Un caso clarísimo de esto es Estados Unidos. La gente no pide ni accede a muchos planes sociales porque existe esta idea tan fuerte de que hay que ser autosuficiente en términos ingleses. Pero sabemos que un conjunto importante de la población, aun cuando estuviera todo el día trabajando, recibiría un nivel de remuneraciones que no le alcanzaría para lograr la suficiencia de ingresos. Eso tiene que ver con cómo es la estructura salarial y también con temas referidos a la desigualdad.
Me imagino que uno de los grandes desafíos del Estado, en caso de que su objetivo sea reducir la pobreza, es pensar cómo comunicar las políticas públicas para que sean bien vistas por parte de la población.
Sí, cómo se presentan estas políticas es un punto central. Yo creo que a partir de 2013 en adelante la discusión pública empeoró mucho y aumentó el discurso que responsabiliza a las personas por su condición de pobreza. Al mismo tiempo, las encuestas también muestran, para América Latina y Uruguay, que las personas tendieron a apoyar menos las políticas redistributivas y que la confianza interpersonal se redujo. Estamos en un contexto de menor solidaridad y cohesión social. Entonces, la implementación de políticas que redistribuyan y que vayan hacia la reducción de la pobreza y de la vulnerabilidad se enfrenta a estos problemas. Por tanto, los discursos tienen que reforzarse mucho para no fomentar estas creencias o mantener el distanciamiento.
¿Por qué usted menciona concretamente 2013 como el año a partir del cual empeoró la discusión pública y aumentó la estigmatización de la pobreza?

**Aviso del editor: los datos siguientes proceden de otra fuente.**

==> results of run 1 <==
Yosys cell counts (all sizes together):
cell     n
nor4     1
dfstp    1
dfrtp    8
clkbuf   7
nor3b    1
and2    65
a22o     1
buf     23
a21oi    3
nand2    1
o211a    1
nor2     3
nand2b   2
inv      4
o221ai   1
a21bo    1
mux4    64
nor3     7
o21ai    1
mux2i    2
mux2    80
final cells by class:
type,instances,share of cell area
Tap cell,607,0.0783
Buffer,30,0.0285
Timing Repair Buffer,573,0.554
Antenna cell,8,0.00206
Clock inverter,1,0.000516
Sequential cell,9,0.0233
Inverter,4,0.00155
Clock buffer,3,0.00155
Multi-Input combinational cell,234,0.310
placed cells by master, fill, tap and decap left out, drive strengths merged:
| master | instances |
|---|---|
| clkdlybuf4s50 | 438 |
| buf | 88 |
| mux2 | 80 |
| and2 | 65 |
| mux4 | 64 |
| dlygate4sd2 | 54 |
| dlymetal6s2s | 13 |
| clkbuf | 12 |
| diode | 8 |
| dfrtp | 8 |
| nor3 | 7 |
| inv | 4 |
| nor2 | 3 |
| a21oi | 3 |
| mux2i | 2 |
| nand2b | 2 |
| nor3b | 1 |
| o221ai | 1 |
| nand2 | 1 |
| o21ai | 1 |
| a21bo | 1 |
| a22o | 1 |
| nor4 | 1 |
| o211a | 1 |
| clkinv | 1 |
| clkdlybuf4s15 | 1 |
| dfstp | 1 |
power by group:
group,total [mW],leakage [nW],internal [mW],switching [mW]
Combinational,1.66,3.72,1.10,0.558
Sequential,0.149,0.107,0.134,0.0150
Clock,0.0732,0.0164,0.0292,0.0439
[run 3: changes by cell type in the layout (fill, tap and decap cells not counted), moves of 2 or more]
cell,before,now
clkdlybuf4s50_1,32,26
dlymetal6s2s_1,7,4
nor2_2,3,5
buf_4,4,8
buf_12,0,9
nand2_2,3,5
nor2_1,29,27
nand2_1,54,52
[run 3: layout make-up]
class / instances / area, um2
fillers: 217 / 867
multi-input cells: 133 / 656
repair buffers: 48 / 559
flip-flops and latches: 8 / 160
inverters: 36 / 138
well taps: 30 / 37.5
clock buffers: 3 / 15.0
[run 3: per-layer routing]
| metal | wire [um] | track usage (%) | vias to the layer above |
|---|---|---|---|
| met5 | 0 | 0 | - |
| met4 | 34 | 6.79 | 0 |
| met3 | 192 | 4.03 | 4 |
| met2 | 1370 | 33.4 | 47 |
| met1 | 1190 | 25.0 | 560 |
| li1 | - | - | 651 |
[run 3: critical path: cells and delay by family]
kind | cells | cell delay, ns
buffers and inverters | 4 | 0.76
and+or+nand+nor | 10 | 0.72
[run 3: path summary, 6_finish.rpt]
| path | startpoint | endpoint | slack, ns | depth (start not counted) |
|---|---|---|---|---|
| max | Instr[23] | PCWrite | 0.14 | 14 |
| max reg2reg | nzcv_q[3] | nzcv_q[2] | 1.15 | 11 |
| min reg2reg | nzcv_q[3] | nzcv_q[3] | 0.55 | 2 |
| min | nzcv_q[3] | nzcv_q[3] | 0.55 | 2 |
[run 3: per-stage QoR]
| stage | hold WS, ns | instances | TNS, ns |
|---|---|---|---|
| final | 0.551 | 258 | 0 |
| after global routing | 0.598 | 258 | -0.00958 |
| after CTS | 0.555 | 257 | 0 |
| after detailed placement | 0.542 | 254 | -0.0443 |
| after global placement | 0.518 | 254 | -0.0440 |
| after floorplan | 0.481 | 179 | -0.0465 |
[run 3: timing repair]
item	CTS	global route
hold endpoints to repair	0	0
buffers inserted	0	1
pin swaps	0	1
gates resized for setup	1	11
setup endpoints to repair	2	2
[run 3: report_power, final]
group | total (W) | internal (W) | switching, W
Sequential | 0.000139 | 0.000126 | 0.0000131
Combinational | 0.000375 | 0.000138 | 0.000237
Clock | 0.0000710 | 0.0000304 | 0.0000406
===== src/rtl/inst_fetch_pc_reg.sv =====
// Program counter, ROM chip-enable and next-PC selection.
module inst_fetch_pc_reg
    import inst_fetch_pkg::*;
#(
    parameter addr_t RESET_PC = RESET_PC_DEF
) (
    input  logic  clk,
    input  logic  rst_n,
    input  logic  stall_if,
    input  logic  branch_flag,
    input  addr_t branch_target,
    input  logic  flush,
    input  addr_t flush_pc,
    output logic  ce,
    output addr_t pc
);
    addr_t pc_next;

    // Next PC: flush > stall > branch > sequential; frozen until ce is up.
    always_comb begin
        pc_next = pc;
        if (ce) begin
            if (flush)
                pc_next = word_align(flush_pc);
            else if (!stall_if) begin
                if (branch_flag)
                    pc_next = word_align(branch_target);
                else
                    pc_next = pc + 32'd4;
            end
        end
    end

    // ce comes up one edge after reset release, so the first fetch of
    // RESET_PC happens in the following cycle.
    always_ff @(posedge clk or negedge rst_n) begin
        if (!rst_n) begin
            pc <= RESET_PC;
            ce <= 1'b0;
        end else begin
            pc <= pc_next;
            ce <= 1'b1;
        end
    end
endmodule


===== src/rtl/inst_fetch.sv =====
// Instruction fetch stage: PC/ROM driver plus IF/ID register, with MIPS
// one-instruction branch delay slot (the word fetched alongside a taken
// branch in ID flows on unsquashed).
module inst_fetch
    import inst_fetch_pkg::*;
#(
    parameter addr_t RESET_PC = RESET_PC_DEF,
    parameter word_t NOP_INST = NOP_INST_DEF
) (
    input  logic           clk,
    input  logic           rst_n,
    input  logic           stall_if,
    input  logic           stall_id,
    input  logic           branch_flag,
    input  addr_t          branch_target,
    input  logic           flush,
    input  addr_t          flush_pc,
    inst_fetch_if.master   rom,
    output addr_t          id_pc,
    output word_t          id_inst
);
    logic [STALL_W-1:0] stall;
    logic               ce;
    addr_t              pc;
    if_id_t             id;

    assign stall[STALL_IF] = stall_if;
    assign stall[STALL_ID] = stall_id;

    inst_fetch_pc_reg #(.RESET_PC(RESET_PC)) u_pc_reg (
        .clk           (clk),
        .rst_n         (rst_n),
        .stall_if      (stall_if),
        .branch_flag   (branch_flag),
        .branch_target (branch_target),
        .flush         (flush),
        .flush_pc      (flush_pc),
        .ce            (ce),
        .pc            (pc)
    );

    inst_fetch_if_id #(.NOP_INST(NOP_INST)) u_if_id (
        .clk      (clk),
        .rst_n    (rst_n),
        .stall    (stall),
        .flush    (flush),
        .rom_ce   (ce),
        .pc       (pc),
        .rom_inst (rom.rom_inst),
        .id       (id)
    );

    assign rom.rom_ce   = ce;
    assign rom.rom_addr = pc;
    assign id_pc        = id.pc;
    assign id_inst      = id.inst;
endmodule
## src/rtl/timer_irq_source_if.sv

```systemverilog
// Data-memory bus slice seen by the timer peripheral: address, strobes, store data and read data.
interface timer_irq_source_if;
  logic [31:0] addr;
  logic        MemRead;
  logic        MemWrite;
  logic [31:0] wdata;
  logic [31:0] rdata;

  modport master (output addr, MemRead, MemWrite, wdata, input rdata);
  modport slave  (input addr, MemRead, MemWrite, wdata, output rdata);
endinterface

```

## src/rtl/timer_irq_source.sv

```systemverilog
// Memory-mapped reload timer (TH reload, TL counter, TCON control) driving a level interrupt line.
module timer_irq_source #(
  parameter logic [31:0] BASE_ADDR = 32'h40000000,
  parameter int          PRESCALE  = 1
) (
  input  logic                 clk,
  input  logic                 reset,
  timer_irq_source_if.slave    bus,
  output logic                 irq
);
  localparam int              PW        = (PRESCALE > 1) ? $clog2(PRESCALE) : 1;
  localparam logic [PW-1:0]   LAST_TICK = PW'(PRESCALE - 1);
  localparam logic [31:0]     TH_ADDR   = BASE_ADDR & ~32'h3;
  localparam logic [31:0]     TL_ADDR   = TH_ADDR + 32'd4;
  localparam logic [31:0]     TCON_ADDR = TH_ADDR + 32'd8;

  logic [31:0]   thReg, thNext;
  logic [31:0]   tlReg, tlNext;
  logic [2:0]    tconReg, tconNext;
  logic [PW-1:0] preReg, preNext;
  logic [31:0]   wordAddr;
  logic          selTh, selTl, selTcon;
  logic          wrTh, wrTl, wrTcon;
  logic          stopNow, tick, overflow;

  always_comb begin
    wordAddr = bus.addr & ~32'h3;
    selTh    = (wordAddr == TH_ADDR);
    selTl    = (wordAddr == TL_ADDR);
    selTcon  = (wordAddr == TCON_ADDR);
    wrTh     = bus.MemWrite & selTh;
    wrTl     = bus.MemWrite & selTl;
    wrTcon   = bus.MemWrite & selTcon;
    // A store that clears enable wins over a tick landing on the same edge.
    stopNow  = wrTcon & ~bus.wdata[0];
    tick     = tconReg[0] & (preReg == LAST_TICK) & ~stopNow;
    overflow = tick & (tlReg == 32'hFFFF_FFFF);
  end

  always_comb begin
    preNext = preReg + PW'(1);
    if (!tconReg[0] || stopNow || tick)
      preNext = '0;

    thNext = wrTh ? bus.wdata : thReg;

    tlNext = tlReg;
    if (wrTl)
      tlNext = bus.wdata;
    else if (overflow)
      tlNext = thReg;
    else if (tick)
      tlNext = tlReg + 32'd1;

    tconNext = tconReg;
    if (wrTcon)
      tconNext = bus.wdata[2:0];
    // Pending is ORed in last so a same-edge software clear never drops an overflow.
    if (overflow && tconReg[1])
      tconNext[2] = 1'b1;
  end

  always_ff @(posedge clk) begin
    if (reset) begin
      thReg   <= '0;
      tlReg   <= '0;
      tconReg <= '0;
      preReg  <= '0;
    end else begin
      thReg   <= thNext;
      tlReg   <= tlNext;
      tconReg <= tconNext;
      preReg  <= preNext;
    end
  end

  always_comb begin
    bus.rdata = '0;
    if (bus.MemRead) begin
      if (selTh)
        bus.rdata = thReg;
      else if (selTl)
        bus.rdata = tlReg;
      else if (selTcon)
        bus.rdata = {29'b0, tconReg};
    end
  end

  assign irq = tconReg[1] & tconReg[2];
endmodule

```

## src/flat_wrapper.sv

```systemverilog
// flat-port wrapper written by rule: the top's interface ports become plain ports
module timer_irq_source_flat 
#(
  parameter logic [31:0] BASE_ADDR = 32'h40000000,
  parameter int          PRESCALE  = 1
)
  (clk, reset, irq, bus_addr, bus_MemRead, bus_MemWrite, bus_wdata, bus_rdata);
  timer_irq_source_if bus_i ();
  input  logic clk;
  input  logic reset;
  output logic irq;
  input wire logic [$bits(bus_i.addr)-1:0] bus_addr;
  input wire logic [$bits(bus_i.MemRead)-1:0] bus_MemRead;
  input wire logic [$bits(bus_i.MemWrite)-1:0] bus_MemWrite;
  input wire logic [$bits(bus_i.wdata)-1:0] bus_wdata;
  output wire logic [$bits(bus_i.rdata)-1:0] bus_rdata;
  assign bus_i.addr = bus_addr;
  assign bus_i.MemRead = bus_MemRead;
  assign bus_i.MemWrite = bus_MemWrite;
  assign bus_i.wdata = bus_wdata;
  assign bus_rdata = bus_i.rdata;
  timer_irq_source #(.BASE_ADDR(BASE_ADDR), .PRESCALE(PRESCALE)) u_core (.clk(clk), .reset(reset), .bus(bus_i), .irq(irq));
endmodule
```
### src/rtl/simd_result_drain.sv
// Shadows one simdcore result batch and serialises masked lanes onto a scalar
// valid/ready memory write port.
module simd_result_drain
    import simd_result_drain_pkg::*;
#(
    parameter int unsigned ALUWIDTH = 16,
    parameter int unsigned ADDRW    = 32
) (
    input  logic                          clk,
    input  logic                          reset,
    input  logic                          start,
    input  logic [ADDRW-1:0]              base_addr,
    input  logic [ALUWIDTH-1:0]           lane_mask,
    input  logic [SIMD_WORD*ALUWIDTH-1:0] result_s,
    input  logic [ALUWIDTH-1:0]           iszero_s,
    input  logic [ALUWIDTH-1:0]           overflow_s,
    output logic                          busy,
    output logic                          mem_wr_en,
    output logic [ADDRW-1:0]              mem_addr,
    output logic [SIMD_WORD-1:0]          mem_data,
    input  logic                          mem_ready,
    output logic                          done,
    output logic                          any_overflow,
    output logic                          all_zero
);

    localparam int unsigned LW = lane_idx_w(ALUWIDTH);

    drain_state_e                  state_q, state_d;
    logic [LW-1:0]                 lane_q, lane_d;
    logic [ALUWIDTH-1:0]           mask_q, mask_d;
    logic [ADDRW-1:0]              base_q, base_d;
    logic [SIMD_WORD*ALUWIDTH-1:0] result_q, result_d;
    logic                          busy_q, busy_d;
    logic                          wr_en_q, wr_en_d;
    logic [ADDRW-1:0]              addr_q, addr_d;
    logic [SIMD_WORD-1:0]          data_q, data_d;
    logic                          done_q, done_d;
    logic                          any_ovf_q, any_ovf_d;
    logic                          all_zero_q, all_zero_d;

    logic [ALUWIDTH-1:0]           pick_mask;
    logic [LW-1:0]                 pick_cur;
    logic                          pick_from_start;
    logic [LW-1:0]                 pick_next;
    logic                          pick_none;

    simd_lane_pick #(
        .ALUWIDTH (ALUWIDTH),
        .LW       (LW)
    ) u_pick (
        .mask       (pick_mask),
        .cur_lane   (pick_cur),
        .from_start (pick_from_start),
        .next_lane  (pick_next),
        .none_left  (pick_none)
    );

    always_comb begin
        state_d         = state_q;
        lane_d          = lane_q;
        mask_d          = mask_q;
        base_d          = base_q;
        result_d        = result_q;
        busy_d          = busy_q;
        wr_en_d         = wr_en_q;
        addr_d          = addr_q;
        data_d          = data_q;
        done_d          = 1'b0;
        any_ovf_d       = any_ovf_q;
        all_zero_d      = all_zero_q;
        pick_mask       = mask_q;
        pick_cur        = lane_q;
        pick_from_start = 1'b0;

        unique case (state_q)
            DRAIN_IDLE: begin
                // Pick from the live mask so the first write can issue on the next cycle.
                pick_mask       = lane_mask;
                pick_from_start = 1'b1;
                if (start) begin
                    base_d     = base_addr;
                    mask_d     = lane_mask;
                    result_d   = result_s;
                    any_ovf_d  = |(overflow_s & lane_mask);
                    all_zero_d = &(iszero_s | ~lane_mask);
                    lane_d     = pick_next;
                    if (pick_none) begin
                        state_d = DRAIN_DONE;
                        done_d  = 1'b1;
                    end else begin
                        state_d = DRAIN_RUN;
                        busy_d  = 1'b1;
                        wr_en_d = 1'b1;
                        addr_d  = base_addr + ADDRW'(SIMD_LANE_STRIDE) * ADDRW'(pick_next);
                        data_d  = result_s[int'(pick_next)*SIMD_WORD +: SIMD_WORD];
                    end
                end
            end
            DRAIN_RUN: begin
                if (wr_en_q && mem_ready) begin
                    if (pick_none) begin
                        state_d = DRAIN_DONE;
                        busy_d  = 1'b0;
                        wr_en_d = 1'b0;
                        done_d  = 1'b1;
                    end else begin
                        lane_d = pick_next;
                        addr_d = base_q + ADDRW'(SIMD_LANE_STRIDE) * ADDRW'(pick_next);
                        data_d = result_q[int'(pick_next)*SIMD_WORD +: SIMD_WORD];
                    end
                end
            end
            DRAIN_DONE: begin
                state_d = DRAIN_IDLE;
            end
            default: begin
                state_d = DRAIN_IDLE;
                busy_d  = 1'b0;
                wr_en_d = 1'b0;
            end
        endcase
    end

    always_ff @(posedge clk) begin
        if (reset) begin
            state_q    <= DRAIN_IDLE;
            lane_q     <= '0;
            mask_q     <= '0;
            base_q     <= '0;
            result_q   <= '0;
            busy_q     <= 1'b0;
            wr_en_q    <= 1'b0;
            addr_q     <= '0;
            data_q     <= '0;
            done_q     <= 1'b0;
            any_ovf_q  <= 1'b0;
            all_zero_q <= 1'b0;
        end else begin
            state_q    <= state_d;
            lane_q     <= lane_d;
            mask_q     <= mask_d;
            base_q     <= base_d;
            result_q   <= result_d;
            busy_q     <= busy_d;
            wr_en_q    <= wr_en_d;
            addr_q     <= addr_d;
            data_q     <= data_d;
            done_q     <= done_d;
            any_ovf_q  <= any_ovf_d;
            all_zero_q <= all_zero_d;
        end
    end

    assign busy         = busy_q;
    assign mem_wr_en    = wr_en_q;
    assign mem_addr     = addr_q;
    assign mem_data     = data_q;
    assign done         = done_q;
    assign any_overflow = any_ovf_q;
    assign all_zero     = all_zero_q;

endmodule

Me baso en los trabajos de Cecilia Rossel y Florencia Antía. En ese año existe un embate de la oposición sobre las transferencias, y una parte del gobierno (BPS), en vez de defenderlas, responde con el control de condicionalidades y da de baja a un número importante de beneficiarios, que son los más pobres y vulnerables. A partir de allí se fortalece la idea de la autorresponsabilidad por la pobreza, se entiende la falta de ingresos como fracaso personal, y se brinda menos apoyo a políticas redistributivas, con una menor solidaridad social.